[dice] Read the COSE key algorithm from DICE library
Instead of hard-coding it.
This allows users to use different types of keys underneath as
needed.
Bug: 342333212
Test: atest VmAttestationTest
Change-Id: I2751cbda79c1f8bd7980ac3ddcae6a9a5922b682
diff --git a/service_vm/client_vm_csr/Android.bp b/service_vm/client_vm_csr/Android.bp
index 8d738d8..097779f 100644
--- a/service_vm/client_vm_csr/Android.bp
+++ b/service_vm/client_vm_csr/Android.bp
@@ -8,6 +8,7 @@
srcs: ["src/lib.rs"],
rustlibs: [
"libanyhow",
+ "libcbor_util",
"libcoset",
"libdiced_open_dice",
"libopenssl",
diff --git a/service_vm/client_vm_csr/src/lib.rs b/service_vm/client_vm_csr/src/lib.rs
index 0babfff..70152cb 100644
--- a/service_vm/client_vm_csr/src/lib.rs
+++ b/service_vm/client_vm_csr/src/lib.rs
@@ -20,7 +20,9 @@
iana, CborSerializable, CoseKey, CoseKeyBuilder, CoseSign, CoseSignBuilder, CoseSignature,
CoseSignatureBuilder, HeaderBuilder,
};
-use diced_open_dice::{derive_cdi_leaf_priv, sign, DiceArtifacts, PrivateKey};
+use diced_open_dice::{
+ derive_cdi_leaf_priv, sign, DiceArtifacts, PrivateKey, DICE_COSE_KEY_ALG_VALUE,
+};
use openssl::{
bn::{BigNum, BigNumContext},
ec::{EcGroup, EcKey, EcKeyRef},
@@ -91,7 +93,8 @@
cdi_leaf_priv: &PrivateKey,
attestation_key: &EcKeyRef<Private>,
) -> Result<CoseSign> {
- let cdi_leaf_sig_headers = build_signature_headers(iana::Algorithm::EdDSA);
+ let dice_key_alg = cbor_util::dice_cose_key_alg(DICE_COSE_KEY_ALG_VALUE)?;
+ let cdi_leaf_sig_headers = build_signature_headers(dice_key_alg);
let attestation_key_sig_headers = build_signature_headers(ATTESTATION_KEY_ALGO);
let aad = &[];
let signed_data = CoseSignBuilder::new()
diff --git a/service_vm/comm/src/client_vm_csr.cddl b/service_vm/comm/src/client_vm_csr.cddl
index bbc709a..7ddbfa3 100644
--- a/service_vm/comm/src/client_vm_csr.cddl
+++ b/service_vm/comm/src/client_vm_csr.cddl
@@ -33,9 +33,10 @@
; COSE_Signature [RFC9052 s4.1]
COSE_Signature_Dice_Cdi_Leaf = [
- protected: bstr .cbor { 1: AlgorithmEdDSA },
+ protected: bstr .cbor { 1: AlgorithmEdDSA / AlgorithmES256 / AlgorithmES384 },
unprotected: {},
- signature: bstr, ; Ed25519(CDI_Leaf_Priv, SigStruct)
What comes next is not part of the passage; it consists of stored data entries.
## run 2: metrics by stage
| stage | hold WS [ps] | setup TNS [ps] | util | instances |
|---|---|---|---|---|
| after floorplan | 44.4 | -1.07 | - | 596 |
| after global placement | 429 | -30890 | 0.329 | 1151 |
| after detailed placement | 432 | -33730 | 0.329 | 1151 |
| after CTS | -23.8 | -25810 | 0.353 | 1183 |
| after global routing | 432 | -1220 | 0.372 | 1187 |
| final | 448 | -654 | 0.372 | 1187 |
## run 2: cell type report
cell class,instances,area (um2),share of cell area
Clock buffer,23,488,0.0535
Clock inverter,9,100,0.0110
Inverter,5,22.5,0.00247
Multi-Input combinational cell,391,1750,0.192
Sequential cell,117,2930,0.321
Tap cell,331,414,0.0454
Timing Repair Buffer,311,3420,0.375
**src/rtl/sync_fifo_pkg.sv**
```systemverilog
// Shared definitions for the synchronous FIFO and its write-side arbiter:
// arbiter FSM encodings and width helpers.
package sync_fifo_pkg;

    typedef enum logic [0:0] {
        ST_IDLE  = 1'b0,
        ST_GRANT = 1'b1
    } arb_state_e;

    // Address width for a FIFO of the given depth (at least one bit).
    function automatic int addr_width(input int depth);
        return (depth > 1) ? $clog2(depth) : 1;
    endfunction

    // Width of a counter that must hold the value 'max_count' itself.
    function automatic int count_width(input int max_count);
        return $clog2(max_count + 1);
    endfunction

endpackage

```
**src/rtl/rr_priority_picker.sv**
```systemverilog
// Combinational round-robin search: first set bit of req_vec, starting
// at last_idx+1 and wrapping modulo NUM_REQ.
module rr_priority_picker #(
    parameter int NUM_REQ = 4
) (
    input  logic [NUM_REQ-1:0]         req_vec,
    input  logic [$clog2(NUM_REQ)-1:0] last_idx,
    output logic                       found,
    output logic [$clog2(NUM_REQ)-1:0] index
);

    localparam int IW = $clog2(NUM_REQ);

    // cand_idx[gi] is the requester examined at search distance gi+1.
    logic [IW-1:0]      cand_idx [NUM_REQ];
    logic [NUM_REQ-1:0] cand_req;

    generate
        for (genvar gi = 0; gi < NUM_REQ; gi++) begin : g_cand
            assign cand_idx[gi] = IW'((int'(last_idx) + gi + 1) % NUM_REQ);
            assign cand_req[gi] = req_vec[cand_idx[gi]];
        end
    endgenerate

    // Scan from the farthest candidate inward so the nearest one wins.
    always_comb begin
        found = |cand_req;
        index = last_idx;
        for (int k = NUM_REQ - 1; k >= 0; k--) begin
            if (cand_req[k]) begin
                index = cand_idx[k];
            end
        end
    end

endmodule

```
**src/rtl/fifo_write_arbiter.sv**
```systemverilog
// Round-robin write arbiter: grants one requester at a time a burst of up to
// MAX_BURST beats into a downstream synchronous FIFO, never writing while full.
module fifo_write_arbiter
    import sync_fifo_pkg::*;
#(
    parameter int NUM_REQ    = 4,
    parameter int DATA_WIDTH = 8,
    parameter int MAX_BURST  = 4
) (
    input  logic                          clk,
    input  logic                          rst,
    input  logic [NUM_REQ-1:0]            req_valid,
    input  logic [NUM_REQ*DATA_WIDTH-1:0] req_data,
    output logic [NUM_REQ-1:0]            req_ready,
    input  logic                          fifo_full,
    output logic                          fifo_w_en,
    output logic [DATA_WIDTH-1:0]         fifo_data_in,
    output logic [$clog2(NUM_REQ)-1:0]    grant_id,
    output logic                          busy
);

    localparam int IW = $clog2(NUM_REQ);
    localparam int BW = count_width(MAX_BURST);
    localparam logic [BW-1:0] LAST_BEAT = BW'(MAX_BURST - 1);

    arb_state_e    state_reg;
    logic [IW-1:0] grant_id_reg;
    logic [IW-1:0] last_grant_reg;
    logic [BW-1:0] beat_cnt_reg;

    logic          pick_found;
    logic [IW-1:0] pick_index;

    logic [DATA_WIDTH-1:0] req_words [NUM_REQ];

    logic in_grant;
    logic granted_valid;
    logic beat_accept;

    assign in_grant      = (state_reg == ST_GRANT);
    assign granted_valid = req_valid[grant_id_reg];
    assign beat_accept   = in_grant & granted_valid & ~fifo_full;

    generate
        for (genvar gi = 0; gi < NUM_REQ; gi++) begin : g_port
            assign req_words[gi] = req_data[gi*DATA_WIDTH +: DATA_WIDTH];
            assign req_ready[gi] = in_grant & ~fifo_full & (grant_id_reg == IW'(gi));
        end
    endgenerate

    assign fifo_w_en    = beat_accept;
    assign fifo_data_in = req_words[grant_id_reg];
    assign grant_id     = grant_id_reg;
    assign busy         = in_grant;

    rr_priority_picker #(
        .NUM_REQ (NUM_REQ)
    ) u_picker (
        .req_vec  (req_valid),
        .last_idx (last_grant_reg),
        .found    (pick_found),
        .index    (pick_index)
    );

    always_ff @(posedge clk or posedge rst) begin
        if (rst) begin
            state_reg      <= ST_IDLE;
            grant_id_reg   <= '0;
            beat_cnt_reg   <= '0;
            last_grant_reg <= IW'(NUM_REQ - 1);
        end else begin
            case (state_reg)
                ST_IDLE: begin
                    if (pick_found && !fifo_full) begin
                        grant_id_reg <= pick_index;
                        state_reg    <= ST_GRANT;
                    end
                end
                ST_GRANT: begin
                    // A dropped valid means no beat this edge, so it ends the burst too.
                    if ((beat_accept && beat_cnt_reg == LAST_BEAT) || !granted_valid) begin
                        state_reg      <= ST_IDLE;
                        last_grant_reg <= grant_id_reg;
                        beat_cnt_reg   <= '0;
                    end else if (beat_accept) begin
                        beat_cnt_reg <= beat_cnt_reg + 1'b1;
                    end
                end
                default: state_reg <= ST_IDLE;
            endcase
        end
    end

endmodule

```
+ signature: bstr, ; PureEd25519(CDI_Leaf_Priv, SigStruct)
+ ; ECDSA(CDI_Leaf_Priv, SigStruct)
]
; COSE_Signature [RFC9052 s4.1]
diff --git a/service_vm/requests/src/rkp.rs b/service_vm/requests/src/rkp.rs
index 4f2262f..aa363e5 100644
--- a/service_vm/requests/src/rkp.rs
+++ b/service_vm/requests/src/rkp.rs
@@ -26,8 +26,10 @@
value::{CanonicalValue, Value},
};
use core::result;
-use coset::{iana, AsCborValue, CoseSign1, CoseSign1Builder, HeaderBuilder};
-use diced_open_dice::{derive_cdi_leaf_priv, kdf, sign, DiceArtifacts, PrivateKey};
+use coset::{AsCborValue, CoseSign1, CoseSign1Builder, HeaderBuilder};
+use diced_open_dice::{
+ derive_cdi_leaf_priv, kdf, sign, DiceArtifacts, PrivateKey, DICE_COSE_KEY_ALG_VALUE,
+};
use log::{debug, error};
use service_vm_comm::{EcdsaP256KeyPair, GenerateCertificateRequestParams, RequestProcessingError};
use zeroize::Zeroizing;
@@ -151,8 +153,8 @@
error!("Failed to derive the CDI_Leaf_Priv: {e}");
RequestProcessingError::InternalError
})?;
- let signing_algorithm = iana::Algorithm::EdDSA;
- let protected = HeaderBuilder::new().algorithm(signing_algorithm).build();
+ let dice_key_alg = cbor_util::dice_cose_key_alg(DICE_COSE_KEY_ALG_VALUE)?;
+ let protected = HeaderBuilder::new().algorithm(dice_key_alg).build();
let signed_data = CoseSign1Builder::new()
.protected(protected)
.payload(cbor_util::serialize(payload)?)